DATA SECTION:
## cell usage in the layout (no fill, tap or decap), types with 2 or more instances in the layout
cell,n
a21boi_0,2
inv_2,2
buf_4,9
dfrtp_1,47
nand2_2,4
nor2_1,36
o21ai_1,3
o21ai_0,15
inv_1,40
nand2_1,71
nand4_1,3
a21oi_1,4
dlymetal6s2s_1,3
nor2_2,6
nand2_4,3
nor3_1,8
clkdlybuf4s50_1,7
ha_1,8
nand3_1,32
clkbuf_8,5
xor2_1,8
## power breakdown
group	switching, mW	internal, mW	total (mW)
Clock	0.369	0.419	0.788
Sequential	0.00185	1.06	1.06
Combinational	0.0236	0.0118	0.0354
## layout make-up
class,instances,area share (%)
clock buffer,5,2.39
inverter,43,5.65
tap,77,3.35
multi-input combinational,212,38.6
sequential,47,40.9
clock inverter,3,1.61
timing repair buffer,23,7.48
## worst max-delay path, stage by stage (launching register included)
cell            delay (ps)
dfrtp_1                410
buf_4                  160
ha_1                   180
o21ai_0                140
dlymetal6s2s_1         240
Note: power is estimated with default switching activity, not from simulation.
## src/rtl/muldiv_seq_if.sv

```systemverilog
// Handshake between the EX-stage sequencer (ID/EX side) and the iterative M-unit.
// The master drives operands and control; the slave returns stall, result and strobe.
interface muldiv_seq_if #(
    parameter int XLEN = 32
);
    logic            valid_i;
    logic [2:0]      funct3_i;
    logic [XLEN-1:0] rs1_i;
    logic [XLEN-1:0] rs2_i;
    logic            flush_i;
    logic            stall_o;
    logic [XLEN-1:0] result_o;
    logic            result_valid_o;

    modport master (
        output valid_i, funct3_i, rs1_i, rs2_i, flush_i,
        input  stall_o, result_o, result_valid_o
    );

    modport slave (
        input  valid_i, funct3_i, rs1_i, rs2_i, flush_i,
        output stall_o, result_o, result_valid_o
    );
endinterface

```

## src/rtl/muldiv_seq.sv

```systemverilog
// Iterative RV32M multiply/divide unit: radix-2 shift-add multiply and restoring divide
// on operand magnitudes, one iteration per cycle, sign fixed up when the result is stored.
module muldiv_seq #(
    parameter  int XLEN  = 32,
    localparam int CNT_W = $clog2(XLEN)
) (
    input logic       clk_i,
    input logic       rst_ni,
    muldiv_seq_if.slave bus
);
    typedef enum logic [1:0] {IDLE, BUSY, DONE} state_e;

    localparam logic [CNT_W-1:0] LAST_ITER = CNT_W'(XLEN - 1);
    localparam logic [XLEN-1:0]  INT_MIN   = {1'b1, {(XLEN-1){1'b0}}};

    state_e            state_q, state_d;
    logic [CNT_W-1:0]  cnt_q, cnt_d;
    logic [2*XLEN:0]   acc_q, acc_d;
    logic [XLEN-1:0]   opb_q, opb_d;
    logic [2:0]        f3_q, f3_d;
    logic              neg_q, neg_d;
    logic [XLEN-1:0]   result_q, result_d;

    logic              stall;
    logic              rvalid;
    logic              sgn1, sgn2, neg1, neg2, in_neg;
    logic              div_by0, div_ovf, special;
    logic [XLEN-1:0]   special_res;
    logic [XLEN:0]     mul_sum;
    logic [2*XLEN:0]   mul_next;
    logic [XLEN:0]     div_shift;
    logic signed [XLEN+1:0] div_diff;
    logic [2*XLEN:0]   div_next;
    logic [2*XLEN:0]   acc_step;

    function automatic logic [XLEN-1:0] mag(input logic [XLEN-1:0] v, input logic neg);
        return neg ? -v : v;
    endfunction

    // Multiply: prod holds the 2*XLEN product. Divide: prod = {remainder, quotient}.
    function automatic logic [XLEN-1:0] finish_result(input logic [2:0]        f3,
                                                      input logic              neg,
                                                      input logic [2*XLEN-1:0] prod);
        logic [2*XLEN-1:0] p;
        logic [XLEN-1:0]   quo;
        logic [XLEN-1:0]   rem;
        p   = neg ? -prod : prod;
        quo = neg ? -prod[XLEN-1:0] : prod[XLEN-1:0];
        rem = neg ? -prod[2*XLEN-1:XLEN] : prod[2*XLEN-1:XLEN];
        if (f3[2]) begin
            return f3[1] ? rem : quo;
        end
        return (f3 == 3'b000) ? p[XLEN-1:0] : p[2*XLEN-1:XLEN];
    endfunction

    always_comb begin
        sgn1    = bus.funct3_i inside {3'b000, 3'b001, 3'b010, 3'b100, 3'b110};
        sgn2    = bus.funct3_i inside {3'b000, 3'b001, 3'b100, 3'b110};
        neg1    = sgn1 & bus.rs1_i[XLEN-1];
        neg2    = sgn2 & bus.rs2_i[XLEN-1];
        // Remainder takes the dividend's sign; everything else the product/quotient sign.
        in_neg  = (bus.funct3_i[2] & bus.funct3_i[1]) ? neg1 : (neg1 ^ neg2);
        div_by0 = bus.funct3_i[2] & (bus.rs2_i == '0);
        div_ovf = bus.funct3_i[2] & ~bus.funct3_i[0] &
                  (bus.rs1_i == INT_MIN) & (&bus.rs2_i);
        special = div_by0 | div_ovf;
        if (div_by0) begin
            special_res = bus.funct3_i[1] ? bus.rs1_i : '1;
        end else begin
            special_res = bus.funct3_i[1] ? '0 : bus.rs1_i;
        end
    end

    always_comb begin
        mul_sum   = acc_q[2*XLEN:XLEN] + (acc_q[0] ? {1'b0, opb_q} : '0);
        mul_next  = {1'b0, mul_sum, acc_q[XLEN-1:1]};
        div_shift = {acc_q[2*XLEN-1:XLEN], acc_q[XLEN-1]};
        div_diff  = $signed({1'b0, div_shift}) - $signed({2'b00, opb_q});
        if (div_diff[XLEN+1]) begin
            div_next = {div_shift, acc_q[XLEN-2:0], 1'b0};
        end else begin
            div_next = {div_diff[XLEN:0], acc_q[XLEN-2:0], 1'b1};
        end
        acc_step  = f3_q[2] ? div_next : mul_next;
    end

    always_comb begin
        state_d  = state_q;
        cnt_d    = cnt_q;
        acc_d    = acc_q;
        opb_d    = opb_q;
        f3_d     = f3_q;
        neg_d    = neg_q;
        result_d = result_q;
        stall    = 1'b0;
        rvalid   = 1'b0;
        case (state_q)
            IDLE: begin
                if (bus.valid_i) begin
                    stall = 1'b1;
                    f3_d  = bus.funct3_i;
                    neg_d = in_neg;
                    opb_d = mag(bus.rs2_i, neg2);
                    acc_d = {{(XLEN+1){1'b0}}, mag(bus.rs1_i, neg1)};
                    cnt_d = '0;
                    if (special) begin
                        result_d = special_res;
                        state_d  = DONE;
                    end else begin
                        state_d  = BUSY;
                    end
                end
            end
            BUSY: begin
                stall = 1'b1;
                acc_d = acc_step;
                cnt_d = cnt_q + CNT_W'(1);
                if (cnt_q == LAST_ITER) begin
                    result_d = finish_result(f3_q, neg_q, acc_step[2*XLEN-1:0]);
                    state_d  = DONE;
                end
            end
            DONE: begin
                rvalid  = 1'b1;
                state_d = IDLE;
            end
            default: state_d = IDLE;
        endcase
        // A killed op leaves no trace: previous result is kept, nothing is strobed.
        if (bus.flush_i) begin
            stall    = 1'b0;
            rvalid   = 1'b0;
            result_d = result_q;
            state_d  = IDLE;
        end
    end

    always_ff @(posedge clk_i or negedge rst_ni) begin
        if (!rst_ni) begin
            state_q  <= IDLE;
            cnt_q    <= '0;
            acc_q    <= '0;
            opb_q    <= '0;
            f3_q     <= '0;
            neg_q    <= 1'b0;
            result_q <= '0;
        end else begin
            state_q  <= state_d;
            cnt_q    <= cnt_d;
            acc_q    <= acc_d;
            opb_q    <= opb_d;
            f3_q     <= f3_d;
            neg_q    <= neg_d;
            result_q <= result_d;
        end
    end

    // Stall is combinational from valid_i, so it is gated by reset to stay low there.
    assign bus.stall_o        = rst_ni & stall;
    assign bus.result_valid_o = rvalid;
    assign bus.result_o       = result_q;
endmodule
```

## src/flat_wrapper.sv

```systemverilog
// flat-port wrapper written by rule: the top's interface ports become plain ports
module muldiv_seq_flat 
#(
    parameter  int XLEN  = 32,
    localparam int CNT_W = $clog2(XLEN)
)
  (clk_i, rst_ni, bus_valid_i, bus_funct3_i, bus_rs1_i, bus_rs2_i, bus_flush_i, bus_stall_o, bus_result_o, bus_result_valid_o);
  muldiv_seq_if #(.XLEN(XLEN)) bus_i ();
  input logic clk_i;
  input logic rst_ni;
  input wire logic [$bits(bus_i.valid_i)-1:0] bus_valid_i;
  input wire logic [$bits(bus_i.funct3_i)-1:0] bus_funct3_i;
  input wire logic [$bits(bus_i.rs1_i)-1:0] bus_rs1_i;
  input wire logic [$bits(bus_i.rs2_i)-1:0] bus_rs2_i;
  input wire logic [$bits(bus_i.flush_i)-1:0] bus_flush_i;
  output wire logic [$bits(bus_i.stall_o)-1:0] bus_stall_o;
  output wire logic [$bits(bus_i.result_o)-1:0] bus_result_o;
  output wire logic [$bits(bus_i.result_valid_o)-1:0] bus_result_valid_o;
  assign bus_i.valid_i = bus_valid_i;
  assign bus_i.funct3_i = bus_funct3_i;
  assign bus_i.rs1_i = bus_rs1_i;
  assign bus_i.rs2_i = bus_rs2_i;
  assign bus_i.flush_i = bus_flush_i;
  assign bus_stall_o = bus_i.stall_o;
  assign bus_result_o = bus_i.result_o;
  assign bus_result_valid_o = bus_i.result_valid_o;
  muldiv_seq #(.XLEN(XLEN)) u_core (.clk_i(clk_i), .rst_ni(rst_ni), .bus(bus_i));
endmodule
```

WORK ORDER:
Give the count of lines in the listing that hold the word "inverter", with no other text.

EXERCISE RESULT:
2